(GIVEN DATA begins)
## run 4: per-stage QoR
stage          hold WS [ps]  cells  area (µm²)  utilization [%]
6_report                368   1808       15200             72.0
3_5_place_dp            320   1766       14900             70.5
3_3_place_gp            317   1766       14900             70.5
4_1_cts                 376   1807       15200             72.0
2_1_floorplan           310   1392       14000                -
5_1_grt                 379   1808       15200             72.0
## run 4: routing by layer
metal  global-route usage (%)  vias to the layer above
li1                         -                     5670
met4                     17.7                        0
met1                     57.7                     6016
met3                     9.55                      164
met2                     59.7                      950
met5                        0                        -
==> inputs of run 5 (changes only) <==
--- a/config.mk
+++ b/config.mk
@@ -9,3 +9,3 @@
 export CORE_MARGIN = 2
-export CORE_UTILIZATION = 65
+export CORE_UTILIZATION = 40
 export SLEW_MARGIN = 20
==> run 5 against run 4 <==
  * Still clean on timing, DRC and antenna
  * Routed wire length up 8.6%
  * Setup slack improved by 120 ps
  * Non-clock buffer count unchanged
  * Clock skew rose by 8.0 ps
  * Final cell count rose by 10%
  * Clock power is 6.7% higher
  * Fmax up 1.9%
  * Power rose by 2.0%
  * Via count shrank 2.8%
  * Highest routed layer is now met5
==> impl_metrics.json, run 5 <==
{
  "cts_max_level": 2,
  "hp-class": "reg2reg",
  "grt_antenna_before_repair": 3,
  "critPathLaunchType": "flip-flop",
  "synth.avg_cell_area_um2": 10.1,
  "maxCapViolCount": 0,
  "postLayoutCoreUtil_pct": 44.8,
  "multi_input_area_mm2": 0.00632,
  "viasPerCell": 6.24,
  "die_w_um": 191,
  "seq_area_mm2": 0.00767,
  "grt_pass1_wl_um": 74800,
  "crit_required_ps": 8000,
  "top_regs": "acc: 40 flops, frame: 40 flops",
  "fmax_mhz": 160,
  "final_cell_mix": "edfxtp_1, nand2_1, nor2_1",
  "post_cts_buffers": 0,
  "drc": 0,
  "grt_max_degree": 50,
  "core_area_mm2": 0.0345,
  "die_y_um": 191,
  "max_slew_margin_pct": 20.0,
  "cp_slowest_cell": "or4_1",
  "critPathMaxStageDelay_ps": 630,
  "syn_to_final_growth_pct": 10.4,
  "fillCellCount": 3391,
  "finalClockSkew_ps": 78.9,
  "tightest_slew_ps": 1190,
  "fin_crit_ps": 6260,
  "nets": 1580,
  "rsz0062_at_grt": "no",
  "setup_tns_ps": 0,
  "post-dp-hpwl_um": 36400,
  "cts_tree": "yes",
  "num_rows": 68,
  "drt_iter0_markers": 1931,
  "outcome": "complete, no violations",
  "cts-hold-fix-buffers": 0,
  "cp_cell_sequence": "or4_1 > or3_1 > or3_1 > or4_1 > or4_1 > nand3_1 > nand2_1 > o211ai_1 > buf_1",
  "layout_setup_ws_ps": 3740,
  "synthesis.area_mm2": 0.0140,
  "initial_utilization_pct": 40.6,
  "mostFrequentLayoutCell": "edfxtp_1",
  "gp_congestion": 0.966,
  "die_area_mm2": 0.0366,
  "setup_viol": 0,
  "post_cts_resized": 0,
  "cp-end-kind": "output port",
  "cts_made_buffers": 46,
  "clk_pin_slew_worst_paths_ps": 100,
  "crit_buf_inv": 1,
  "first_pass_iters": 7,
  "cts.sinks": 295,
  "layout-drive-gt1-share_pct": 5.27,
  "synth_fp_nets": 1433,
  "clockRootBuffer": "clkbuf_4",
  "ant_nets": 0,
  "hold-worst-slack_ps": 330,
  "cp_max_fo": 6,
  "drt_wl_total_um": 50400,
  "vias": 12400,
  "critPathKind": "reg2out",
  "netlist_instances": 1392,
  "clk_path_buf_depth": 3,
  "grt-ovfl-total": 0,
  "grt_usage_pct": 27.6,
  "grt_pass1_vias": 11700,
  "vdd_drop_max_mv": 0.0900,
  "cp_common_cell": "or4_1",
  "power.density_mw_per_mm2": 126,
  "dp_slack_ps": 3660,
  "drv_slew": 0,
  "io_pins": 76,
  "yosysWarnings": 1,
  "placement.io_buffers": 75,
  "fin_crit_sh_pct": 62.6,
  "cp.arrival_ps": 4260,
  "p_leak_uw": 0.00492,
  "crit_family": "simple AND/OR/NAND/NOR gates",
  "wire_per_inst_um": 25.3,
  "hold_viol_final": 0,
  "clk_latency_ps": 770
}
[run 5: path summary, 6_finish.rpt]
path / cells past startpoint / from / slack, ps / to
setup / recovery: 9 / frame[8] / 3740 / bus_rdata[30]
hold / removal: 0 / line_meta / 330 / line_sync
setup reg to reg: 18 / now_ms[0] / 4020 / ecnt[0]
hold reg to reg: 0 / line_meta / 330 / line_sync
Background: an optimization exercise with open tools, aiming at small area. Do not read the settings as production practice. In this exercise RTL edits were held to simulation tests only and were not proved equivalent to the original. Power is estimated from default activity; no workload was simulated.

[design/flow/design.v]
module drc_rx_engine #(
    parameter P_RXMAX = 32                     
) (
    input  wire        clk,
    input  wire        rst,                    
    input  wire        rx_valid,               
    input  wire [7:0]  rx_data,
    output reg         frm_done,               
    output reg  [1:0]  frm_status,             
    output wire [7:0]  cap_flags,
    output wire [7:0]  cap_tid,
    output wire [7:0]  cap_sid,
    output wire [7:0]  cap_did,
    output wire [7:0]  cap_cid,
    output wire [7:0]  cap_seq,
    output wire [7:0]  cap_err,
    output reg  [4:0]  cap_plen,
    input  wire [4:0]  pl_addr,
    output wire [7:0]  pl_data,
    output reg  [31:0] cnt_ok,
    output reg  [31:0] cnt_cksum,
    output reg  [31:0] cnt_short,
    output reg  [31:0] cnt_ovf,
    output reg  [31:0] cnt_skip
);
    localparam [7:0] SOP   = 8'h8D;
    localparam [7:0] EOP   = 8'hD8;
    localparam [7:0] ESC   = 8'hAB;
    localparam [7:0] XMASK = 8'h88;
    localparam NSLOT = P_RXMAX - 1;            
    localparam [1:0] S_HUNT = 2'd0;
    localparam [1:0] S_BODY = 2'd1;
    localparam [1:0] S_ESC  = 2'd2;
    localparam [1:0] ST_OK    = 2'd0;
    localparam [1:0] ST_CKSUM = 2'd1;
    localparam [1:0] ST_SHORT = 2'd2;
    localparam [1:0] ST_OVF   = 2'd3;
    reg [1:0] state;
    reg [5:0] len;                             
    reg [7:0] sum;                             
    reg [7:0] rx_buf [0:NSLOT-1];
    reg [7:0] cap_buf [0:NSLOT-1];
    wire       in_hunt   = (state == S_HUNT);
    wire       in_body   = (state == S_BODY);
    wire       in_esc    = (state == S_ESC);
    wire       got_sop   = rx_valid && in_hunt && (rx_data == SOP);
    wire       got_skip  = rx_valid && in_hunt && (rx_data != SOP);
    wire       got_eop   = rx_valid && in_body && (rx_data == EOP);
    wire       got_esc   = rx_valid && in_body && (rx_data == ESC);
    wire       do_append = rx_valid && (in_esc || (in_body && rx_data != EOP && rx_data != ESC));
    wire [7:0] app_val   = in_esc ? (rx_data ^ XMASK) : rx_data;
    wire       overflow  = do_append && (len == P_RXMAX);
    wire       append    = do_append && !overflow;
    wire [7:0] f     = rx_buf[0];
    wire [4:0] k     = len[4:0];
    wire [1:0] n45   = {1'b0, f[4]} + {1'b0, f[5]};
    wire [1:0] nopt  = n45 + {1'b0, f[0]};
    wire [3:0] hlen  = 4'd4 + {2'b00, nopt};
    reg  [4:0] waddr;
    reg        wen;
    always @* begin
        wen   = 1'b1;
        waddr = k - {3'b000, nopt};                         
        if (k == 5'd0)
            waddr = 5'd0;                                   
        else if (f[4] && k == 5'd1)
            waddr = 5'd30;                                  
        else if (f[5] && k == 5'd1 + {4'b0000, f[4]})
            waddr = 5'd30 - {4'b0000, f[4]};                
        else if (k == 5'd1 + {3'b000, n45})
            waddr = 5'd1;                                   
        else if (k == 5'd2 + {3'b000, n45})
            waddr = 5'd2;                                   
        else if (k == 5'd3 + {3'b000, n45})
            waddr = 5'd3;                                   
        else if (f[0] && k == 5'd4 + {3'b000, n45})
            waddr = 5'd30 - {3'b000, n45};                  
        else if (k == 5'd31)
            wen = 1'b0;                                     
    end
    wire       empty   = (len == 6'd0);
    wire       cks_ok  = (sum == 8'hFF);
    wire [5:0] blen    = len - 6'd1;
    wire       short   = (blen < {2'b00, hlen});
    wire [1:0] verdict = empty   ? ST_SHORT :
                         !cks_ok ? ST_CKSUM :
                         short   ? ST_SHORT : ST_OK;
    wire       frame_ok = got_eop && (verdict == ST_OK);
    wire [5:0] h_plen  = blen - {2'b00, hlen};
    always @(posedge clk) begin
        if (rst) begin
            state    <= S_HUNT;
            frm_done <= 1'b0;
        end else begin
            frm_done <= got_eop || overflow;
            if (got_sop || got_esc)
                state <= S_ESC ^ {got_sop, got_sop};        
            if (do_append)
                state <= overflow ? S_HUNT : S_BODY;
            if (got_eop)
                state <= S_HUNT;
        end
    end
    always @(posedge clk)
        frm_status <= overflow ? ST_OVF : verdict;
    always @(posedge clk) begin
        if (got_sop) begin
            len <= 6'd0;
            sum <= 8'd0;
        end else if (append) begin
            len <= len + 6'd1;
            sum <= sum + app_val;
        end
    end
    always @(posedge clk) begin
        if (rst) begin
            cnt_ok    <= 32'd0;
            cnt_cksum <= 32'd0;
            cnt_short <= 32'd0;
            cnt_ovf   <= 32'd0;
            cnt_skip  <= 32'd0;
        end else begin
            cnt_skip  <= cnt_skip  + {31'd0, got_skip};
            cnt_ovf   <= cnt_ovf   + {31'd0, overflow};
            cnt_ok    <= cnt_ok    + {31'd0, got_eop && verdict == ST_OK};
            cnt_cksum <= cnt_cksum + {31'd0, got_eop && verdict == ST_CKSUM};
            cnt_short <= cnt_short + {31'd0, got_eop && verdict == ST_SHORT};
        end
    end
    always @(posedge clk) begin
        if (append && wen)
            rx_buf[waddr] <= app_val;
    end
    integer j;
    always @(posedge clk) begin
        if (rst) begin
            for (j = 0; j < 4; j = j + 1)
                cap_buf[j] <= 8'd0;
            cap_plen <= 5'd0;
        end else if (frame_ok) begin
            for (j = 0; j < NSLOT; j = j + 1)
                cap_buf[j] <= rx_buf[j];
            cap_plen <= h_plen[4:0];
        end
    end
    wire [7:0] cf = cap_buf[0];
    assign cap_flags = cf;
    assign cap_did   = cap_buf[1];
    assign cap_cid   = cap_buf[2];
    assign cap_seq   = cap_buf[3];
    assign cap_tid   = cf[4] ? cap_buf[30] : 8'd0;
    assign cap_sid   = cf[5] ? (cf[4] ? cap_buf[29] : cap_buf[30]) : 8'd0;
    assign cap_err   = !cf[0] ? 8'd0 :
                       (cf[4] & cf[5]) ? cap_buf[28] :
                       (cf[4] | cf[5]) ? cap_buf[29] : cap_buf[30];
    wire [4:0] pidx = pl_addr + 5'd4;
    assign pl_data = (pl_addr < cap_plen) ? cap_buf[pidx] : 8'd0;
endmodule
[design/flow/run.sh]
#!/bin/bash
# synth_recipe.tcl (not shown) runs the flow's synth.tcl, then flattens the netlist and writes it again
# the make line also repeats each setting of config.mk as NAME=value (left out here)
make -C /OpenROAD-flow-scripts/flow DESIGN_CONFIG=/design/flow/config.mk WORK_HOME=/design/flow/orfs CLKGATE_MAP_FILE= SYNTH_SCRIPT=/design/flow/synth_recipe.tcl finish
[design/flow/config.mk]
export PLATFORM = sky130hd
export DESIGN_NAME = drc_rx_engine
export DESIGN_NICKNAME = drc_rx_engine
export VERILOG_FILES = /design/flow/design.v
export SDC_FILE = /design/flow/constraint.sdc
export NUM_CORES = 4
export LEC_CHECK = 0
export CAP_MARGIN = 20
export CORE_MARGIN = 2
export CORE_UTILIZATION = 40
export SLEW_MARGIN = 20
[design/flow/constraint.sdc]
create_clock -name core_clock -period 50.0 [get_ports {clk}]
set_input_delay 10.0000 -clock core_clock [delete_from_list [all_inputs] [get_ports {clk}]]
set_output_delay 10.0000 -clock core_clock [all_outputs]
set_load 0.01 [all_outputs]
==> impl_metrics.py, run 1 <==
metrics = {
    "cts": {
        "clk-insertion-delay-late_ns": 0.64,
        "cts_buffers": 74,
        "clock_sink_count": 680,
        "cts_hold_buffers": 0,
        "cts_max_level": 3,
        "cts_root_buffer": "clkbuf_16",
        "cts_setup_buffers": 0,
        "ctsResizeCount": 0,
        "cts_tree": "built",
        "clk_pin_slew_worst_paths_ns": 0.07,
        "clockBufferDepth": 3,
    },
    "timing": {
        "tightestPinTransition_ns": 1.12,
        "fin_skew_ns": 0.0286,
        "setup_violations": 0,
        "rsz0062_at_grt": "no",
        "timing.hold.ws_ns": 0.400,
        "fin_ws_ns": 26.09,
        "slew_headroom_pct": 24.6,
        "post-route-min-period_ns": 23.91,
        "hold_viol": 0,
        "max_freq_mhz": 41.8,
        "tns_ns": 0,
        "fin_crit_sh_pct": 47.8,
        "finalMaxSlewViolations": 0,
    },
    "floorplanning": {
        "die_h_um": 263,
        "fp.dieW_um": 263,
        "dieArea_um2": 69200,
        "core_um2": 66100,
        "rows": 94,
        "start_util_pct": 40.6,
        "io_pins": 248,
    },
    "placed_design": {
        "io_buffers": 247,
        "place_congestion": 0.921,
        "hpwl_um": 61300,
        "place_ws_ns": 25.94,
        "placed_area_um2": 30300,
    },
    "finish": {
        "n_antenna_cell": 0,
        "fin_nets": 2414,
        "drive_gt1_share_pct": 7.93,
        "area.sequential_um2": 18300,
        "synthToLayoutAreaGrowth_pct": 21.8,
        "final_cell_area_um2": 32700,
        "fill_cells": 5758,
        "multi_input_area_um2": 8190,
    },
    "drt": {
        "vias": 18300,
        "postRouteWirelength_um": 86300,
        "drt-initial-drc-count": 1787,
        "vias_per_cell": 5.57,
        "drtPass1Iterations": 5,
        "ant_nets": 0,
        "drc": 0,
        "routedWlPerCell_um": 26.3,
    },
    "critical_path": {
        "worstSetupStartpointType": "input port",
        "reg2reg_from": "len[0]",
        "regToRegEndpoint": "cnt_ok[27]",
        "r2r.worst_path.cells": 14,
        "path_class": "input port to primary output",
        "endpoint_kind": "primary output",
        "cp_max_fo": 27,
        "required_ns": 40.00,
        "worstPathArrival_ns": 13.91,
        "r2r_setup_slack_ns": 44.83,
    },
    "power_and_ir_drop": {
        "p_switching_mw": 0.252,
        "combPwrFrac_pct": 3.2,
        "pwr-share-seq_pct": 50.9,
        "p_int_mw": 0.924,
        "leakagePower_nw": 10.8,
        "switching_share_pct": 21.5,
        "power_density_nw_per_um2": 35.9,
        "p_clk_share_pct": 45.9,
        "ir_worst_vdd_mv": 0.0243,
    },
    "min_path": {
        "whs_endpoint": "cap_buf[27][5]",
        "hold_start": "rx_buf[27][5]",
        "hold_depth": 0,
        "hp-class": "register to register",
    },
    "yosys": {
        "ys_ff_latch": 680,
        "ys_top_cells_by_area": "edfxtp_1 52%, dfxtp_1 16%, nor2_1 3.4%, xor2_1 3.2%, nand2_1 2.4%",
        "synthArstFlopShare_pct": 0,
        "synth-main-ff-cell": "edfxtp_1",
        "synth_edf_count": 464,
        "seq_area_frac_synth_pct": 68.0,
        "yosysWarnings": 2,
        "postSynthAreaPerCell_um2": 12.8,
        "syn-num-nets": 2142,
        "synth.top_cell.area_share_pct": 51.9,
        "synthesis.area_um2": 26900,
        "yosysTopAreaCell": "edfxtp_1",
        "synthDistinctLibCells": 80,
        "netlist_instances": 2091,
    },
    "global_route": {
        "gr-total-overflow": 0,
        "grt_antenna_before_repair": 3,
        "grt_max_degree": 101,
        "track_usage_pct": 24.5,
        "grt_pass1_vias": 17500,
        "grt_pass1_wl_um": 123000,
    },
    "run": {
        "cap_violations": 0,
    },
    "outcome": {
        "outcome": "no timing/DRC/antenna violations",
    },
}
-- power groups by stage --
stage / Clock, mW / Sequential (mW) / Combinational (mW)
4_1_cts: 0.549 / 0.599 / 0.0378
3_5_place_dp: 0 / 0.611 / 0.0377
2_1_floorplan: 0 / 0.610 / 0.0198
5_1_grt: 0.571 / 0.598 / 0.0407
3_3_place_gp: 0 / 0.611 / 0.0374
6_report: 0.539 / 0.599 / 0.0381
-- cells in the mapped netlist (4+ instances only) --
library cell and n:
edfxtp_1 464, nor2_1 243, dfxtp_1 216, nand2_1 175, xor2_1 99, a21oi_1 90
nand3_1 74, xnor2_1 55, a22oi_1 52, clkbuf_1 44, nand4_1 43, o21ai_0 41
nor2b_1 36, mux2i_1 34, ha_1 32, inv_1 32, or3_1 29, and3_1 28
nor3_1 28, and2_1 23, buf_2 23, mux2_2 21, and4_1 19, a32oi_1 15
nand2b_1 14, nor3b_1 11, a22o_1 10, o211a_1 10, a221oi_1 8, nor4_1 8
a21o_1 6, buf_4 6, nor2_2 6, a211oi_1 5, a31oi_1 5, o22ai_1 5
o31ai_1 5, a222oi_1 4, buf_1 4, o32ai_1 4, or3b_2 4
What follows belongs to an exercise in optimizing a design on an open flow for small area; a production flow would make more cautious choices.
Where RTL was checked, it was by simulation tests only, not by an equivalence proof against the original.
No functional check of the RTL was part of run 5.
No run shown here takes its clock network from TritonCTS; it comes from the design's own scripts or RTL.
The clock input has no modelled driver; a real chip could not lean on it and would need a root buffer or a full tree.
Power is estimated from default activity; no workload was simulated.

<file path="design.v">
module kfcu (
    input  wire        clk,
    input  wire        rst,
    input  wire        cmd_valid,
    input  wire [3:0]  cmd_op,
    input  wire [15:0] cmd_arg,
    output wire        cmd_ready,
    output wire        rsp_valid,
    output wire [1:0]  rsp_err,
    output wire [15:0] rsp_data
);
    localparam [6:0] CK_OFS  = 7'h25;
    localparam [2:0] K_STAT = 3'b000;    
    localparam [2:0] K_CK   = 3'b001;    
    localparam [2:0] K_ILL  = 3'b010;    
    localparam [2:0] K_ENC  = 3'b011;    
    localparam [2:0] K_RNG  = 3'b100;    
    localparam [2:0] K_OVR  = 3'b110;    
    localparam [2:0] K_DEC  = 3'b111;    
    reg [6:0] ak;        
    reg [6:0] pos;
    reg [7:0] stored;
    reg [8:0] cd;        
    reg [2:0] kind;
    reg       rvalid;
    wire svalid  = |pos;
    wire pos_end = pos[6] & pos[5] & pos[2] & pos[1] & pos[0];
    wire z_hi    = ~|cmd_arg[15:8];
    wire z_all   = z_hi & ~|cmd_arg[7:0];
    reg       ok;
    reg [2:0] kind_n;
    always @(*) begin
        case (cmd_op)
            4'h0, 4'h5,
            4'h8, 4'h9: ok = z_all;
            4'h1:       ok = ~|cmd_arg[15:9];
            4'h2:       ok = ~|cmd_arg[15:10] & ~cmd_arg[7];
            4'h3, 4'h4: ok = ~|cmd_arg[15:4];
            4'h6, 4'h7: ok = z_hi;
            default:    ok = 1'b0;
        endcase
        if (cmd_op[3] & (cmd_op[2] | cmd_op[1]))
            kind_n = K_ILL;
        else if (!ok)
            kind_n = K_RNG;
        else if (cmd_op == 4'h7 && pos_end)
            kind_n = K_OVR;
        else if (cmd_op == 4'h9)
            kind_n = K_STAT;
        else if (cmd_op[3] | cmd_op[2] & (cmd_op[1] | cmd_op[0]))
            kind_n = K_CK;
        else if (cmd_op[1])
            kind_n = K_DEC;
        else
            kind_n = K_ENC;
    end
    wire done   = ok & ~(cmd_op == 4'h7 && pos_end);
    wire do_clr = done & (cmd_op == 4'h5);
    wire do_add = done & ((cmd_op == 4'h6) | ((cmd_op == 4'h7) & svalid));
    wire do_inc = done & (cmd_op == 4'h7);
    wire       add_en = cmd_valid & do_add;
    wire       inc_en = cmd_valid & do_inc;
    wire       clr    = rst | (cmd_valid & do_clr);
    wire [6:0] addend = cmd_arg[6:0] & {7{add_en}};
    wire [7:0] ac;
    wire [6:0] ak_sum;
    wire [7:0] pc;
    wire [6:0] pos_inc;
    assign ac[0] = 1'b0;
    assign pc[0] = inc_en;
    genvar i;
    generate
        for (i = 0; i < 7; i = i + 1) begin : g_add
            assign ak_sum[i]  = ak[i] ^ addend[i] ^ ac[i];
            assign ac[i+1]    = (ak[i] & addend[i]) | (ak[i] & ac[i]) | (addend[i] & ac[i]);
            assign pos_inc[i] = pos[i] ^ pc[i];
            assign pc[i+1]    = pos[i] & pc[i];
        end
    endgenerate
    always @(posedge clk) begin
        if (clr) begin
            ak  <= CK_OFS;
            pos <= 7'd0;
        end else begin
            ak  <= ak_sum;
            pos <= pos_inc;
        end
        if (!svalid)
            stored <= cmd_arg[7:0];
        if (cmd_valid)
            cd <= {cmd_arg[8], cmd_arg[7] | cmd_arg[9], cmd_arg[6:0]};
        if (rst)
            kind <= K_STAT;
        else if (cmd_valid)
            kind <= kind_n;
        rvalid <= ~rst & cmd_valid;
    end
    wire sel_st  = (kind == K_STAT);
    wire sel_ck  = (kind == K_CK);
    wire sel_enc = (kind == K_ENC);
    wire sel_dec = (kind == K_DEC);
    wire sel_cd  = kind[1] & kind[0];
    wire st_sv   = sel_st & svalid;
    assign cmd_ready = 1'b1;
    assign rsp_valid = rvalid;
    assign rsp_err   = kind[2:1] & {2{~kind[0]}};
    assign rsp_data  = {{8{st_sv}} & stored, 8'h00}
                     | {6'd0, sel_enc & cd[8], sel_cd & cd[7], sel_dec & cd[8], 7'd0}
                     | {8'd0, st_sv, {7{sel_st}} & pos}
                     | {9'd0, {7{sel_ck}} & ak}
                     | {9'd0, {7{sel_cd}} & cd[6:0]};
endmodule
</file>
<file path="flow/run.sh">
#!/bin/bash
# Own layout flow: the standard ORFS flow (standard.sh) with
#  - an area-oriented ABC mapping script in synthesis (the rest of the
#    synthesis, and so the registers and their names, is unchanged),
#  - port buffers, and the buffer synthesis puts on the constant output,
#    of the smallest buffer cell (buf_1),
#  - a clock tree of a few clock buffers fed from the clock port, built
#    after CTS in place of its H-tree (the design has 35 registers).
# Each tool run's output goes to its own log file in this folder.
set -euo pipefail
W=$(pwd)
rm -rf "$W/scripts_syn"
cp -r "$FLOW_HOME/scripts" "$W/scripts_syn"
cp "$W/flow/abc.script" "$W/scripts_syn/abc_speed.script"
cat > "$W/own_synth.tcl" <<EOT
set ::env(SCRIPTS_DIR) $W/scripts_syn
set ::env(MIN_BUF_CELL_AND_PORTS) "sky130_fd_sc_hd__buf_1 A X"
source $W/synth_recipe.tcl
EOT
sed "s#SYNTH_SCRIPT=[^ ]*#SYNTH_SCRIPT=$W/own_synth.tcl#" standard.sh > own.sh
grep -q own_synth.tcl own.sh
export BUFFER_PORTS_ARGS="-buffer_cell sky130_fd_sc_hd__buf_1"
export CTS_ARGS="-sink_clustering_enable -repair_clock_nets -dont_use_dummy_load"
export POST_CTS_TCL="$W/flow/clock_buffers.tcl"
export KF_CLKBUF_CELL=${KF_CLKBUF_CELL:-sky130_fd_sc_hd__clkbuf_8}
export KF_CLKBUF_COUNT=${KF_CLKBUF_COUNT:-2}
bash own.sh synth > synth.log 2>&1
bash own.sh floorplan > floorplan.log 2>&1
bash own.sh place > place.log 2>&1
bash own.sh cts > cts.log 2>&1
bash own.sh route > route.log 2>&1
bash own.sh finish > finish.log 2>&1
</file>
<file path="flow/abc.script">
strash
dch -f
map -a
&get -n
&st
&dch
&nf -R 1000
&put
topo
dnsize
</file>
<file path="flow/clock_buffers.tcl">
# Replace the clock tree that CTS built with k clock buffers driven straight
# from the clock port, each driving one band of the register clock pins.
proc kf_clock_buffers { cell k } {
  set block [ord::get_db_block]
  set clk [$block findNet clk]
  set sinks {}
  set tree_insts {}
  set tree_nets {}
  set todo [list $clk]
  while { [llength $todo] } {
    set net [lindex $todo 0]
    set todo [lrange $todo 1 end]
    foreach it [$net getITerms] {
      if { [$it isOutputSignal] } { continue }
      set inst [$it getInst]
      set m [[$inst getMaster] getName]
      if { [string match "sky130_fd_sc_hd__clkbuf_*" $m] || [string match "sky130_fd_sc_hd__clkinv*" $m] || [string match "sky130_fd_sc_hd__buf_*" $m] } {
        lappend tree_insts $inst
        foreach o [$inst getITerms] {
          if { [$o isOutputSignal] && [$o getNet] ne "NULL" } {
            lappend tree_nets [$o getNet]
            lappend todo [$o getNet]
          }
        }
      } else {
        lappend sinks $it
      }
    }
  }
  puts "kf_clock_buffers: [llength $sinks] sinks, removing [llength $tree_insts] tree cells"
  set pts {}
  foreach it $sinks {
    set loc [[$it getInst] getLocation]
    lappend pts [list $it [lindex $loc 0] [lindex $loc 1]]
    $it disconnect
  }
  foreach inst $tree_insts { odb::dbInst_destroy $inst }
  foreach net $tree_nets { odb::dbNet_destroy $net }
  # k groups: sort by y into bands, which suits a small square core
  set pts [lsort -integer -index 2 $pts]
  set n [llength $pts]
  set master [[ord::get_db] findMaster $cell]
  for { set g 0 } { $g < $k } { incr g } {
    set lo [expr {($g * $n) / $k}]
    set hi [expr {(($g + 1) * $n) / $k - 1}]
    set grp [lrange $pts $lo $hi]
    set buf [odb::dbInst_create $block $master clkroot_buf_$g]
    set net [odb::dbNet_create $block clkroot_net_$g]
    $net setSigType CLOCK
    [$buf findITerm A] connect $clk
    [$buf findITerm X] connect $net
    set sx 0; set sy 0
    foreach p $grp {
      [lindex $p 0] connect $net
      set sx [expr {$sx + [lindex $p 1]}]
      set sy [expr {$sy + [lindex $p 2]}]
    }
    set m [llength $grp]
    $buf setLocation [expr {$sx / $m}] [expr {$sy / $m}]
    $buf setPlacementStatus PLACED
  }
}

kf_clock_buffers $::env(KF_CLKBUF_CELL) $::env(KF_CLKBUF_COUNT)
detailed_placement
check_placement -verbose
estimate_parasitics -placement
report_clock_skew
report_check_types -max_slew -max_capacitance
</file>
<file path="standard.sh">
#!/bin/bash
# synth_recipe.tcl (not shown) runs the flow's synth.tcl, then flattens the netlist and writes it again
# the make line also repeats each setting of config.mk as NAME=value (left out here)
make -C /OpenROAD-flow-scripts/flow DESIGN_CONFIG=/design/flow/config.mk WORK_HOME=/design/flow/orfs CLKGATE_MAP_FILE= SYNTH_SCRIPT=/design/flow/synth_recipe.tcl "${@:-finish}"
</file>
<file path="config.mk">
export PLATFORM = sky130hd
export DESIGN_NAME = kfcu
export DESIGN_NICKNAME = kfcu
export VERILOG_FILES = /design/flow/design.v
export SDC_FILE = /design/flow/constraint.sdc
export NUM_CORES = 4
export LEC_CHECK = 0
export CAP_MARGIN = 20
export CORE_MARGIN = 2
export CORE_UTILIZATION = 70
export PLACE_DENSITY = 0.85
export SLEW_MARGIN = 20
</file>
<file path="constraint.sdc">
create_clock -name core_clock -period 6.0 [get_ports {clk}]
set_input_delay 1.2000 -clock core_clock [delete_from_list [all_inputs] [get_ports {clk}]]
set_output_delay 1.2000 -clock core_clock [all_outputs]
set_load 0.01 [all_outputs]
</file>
(GIVEN DATA ends)
EXERCISE PROMPT: Extract the first line above and each line after it up to and including the one with "run 5 against", please, exactly and with nothing else.

TASK OUTPUT:
## run 4: per-stage QoR
stage          hold WS [ps]  cells  area (µm²)  utilization [%]
6_report                368   1808       15200             72.0
3_5_place_dp            320   1766       14900             70.5
3_3_place_gp            317   1766       14900             70.5
4_1_cts                 376   1807       15200             72.0
2_1_floorplan           310   1392       14000                -
5_1_grt                 379   1808       15200             72.0
## run 4: routing by layer
metal  global-route usage (%)  vias to the layer above
li1                         -                     5670
met4                     17.7                        0
met1                     57.7                     6016
met3                     9.55                      164
met2                     59.7                      950
met5                        0                        -
==> inputs of run 5 (changes only) <==
--- a/config.mk
+++ b/config.mk
@@ -9,3 +9,3 @@
 export CORE_MARGIN = 2
-export CORE_UTILIZATION = 65
+export CORE_UTILIZATION = 40
 export SLEW_MARGIN = 20
==> run 5 against run 4 <==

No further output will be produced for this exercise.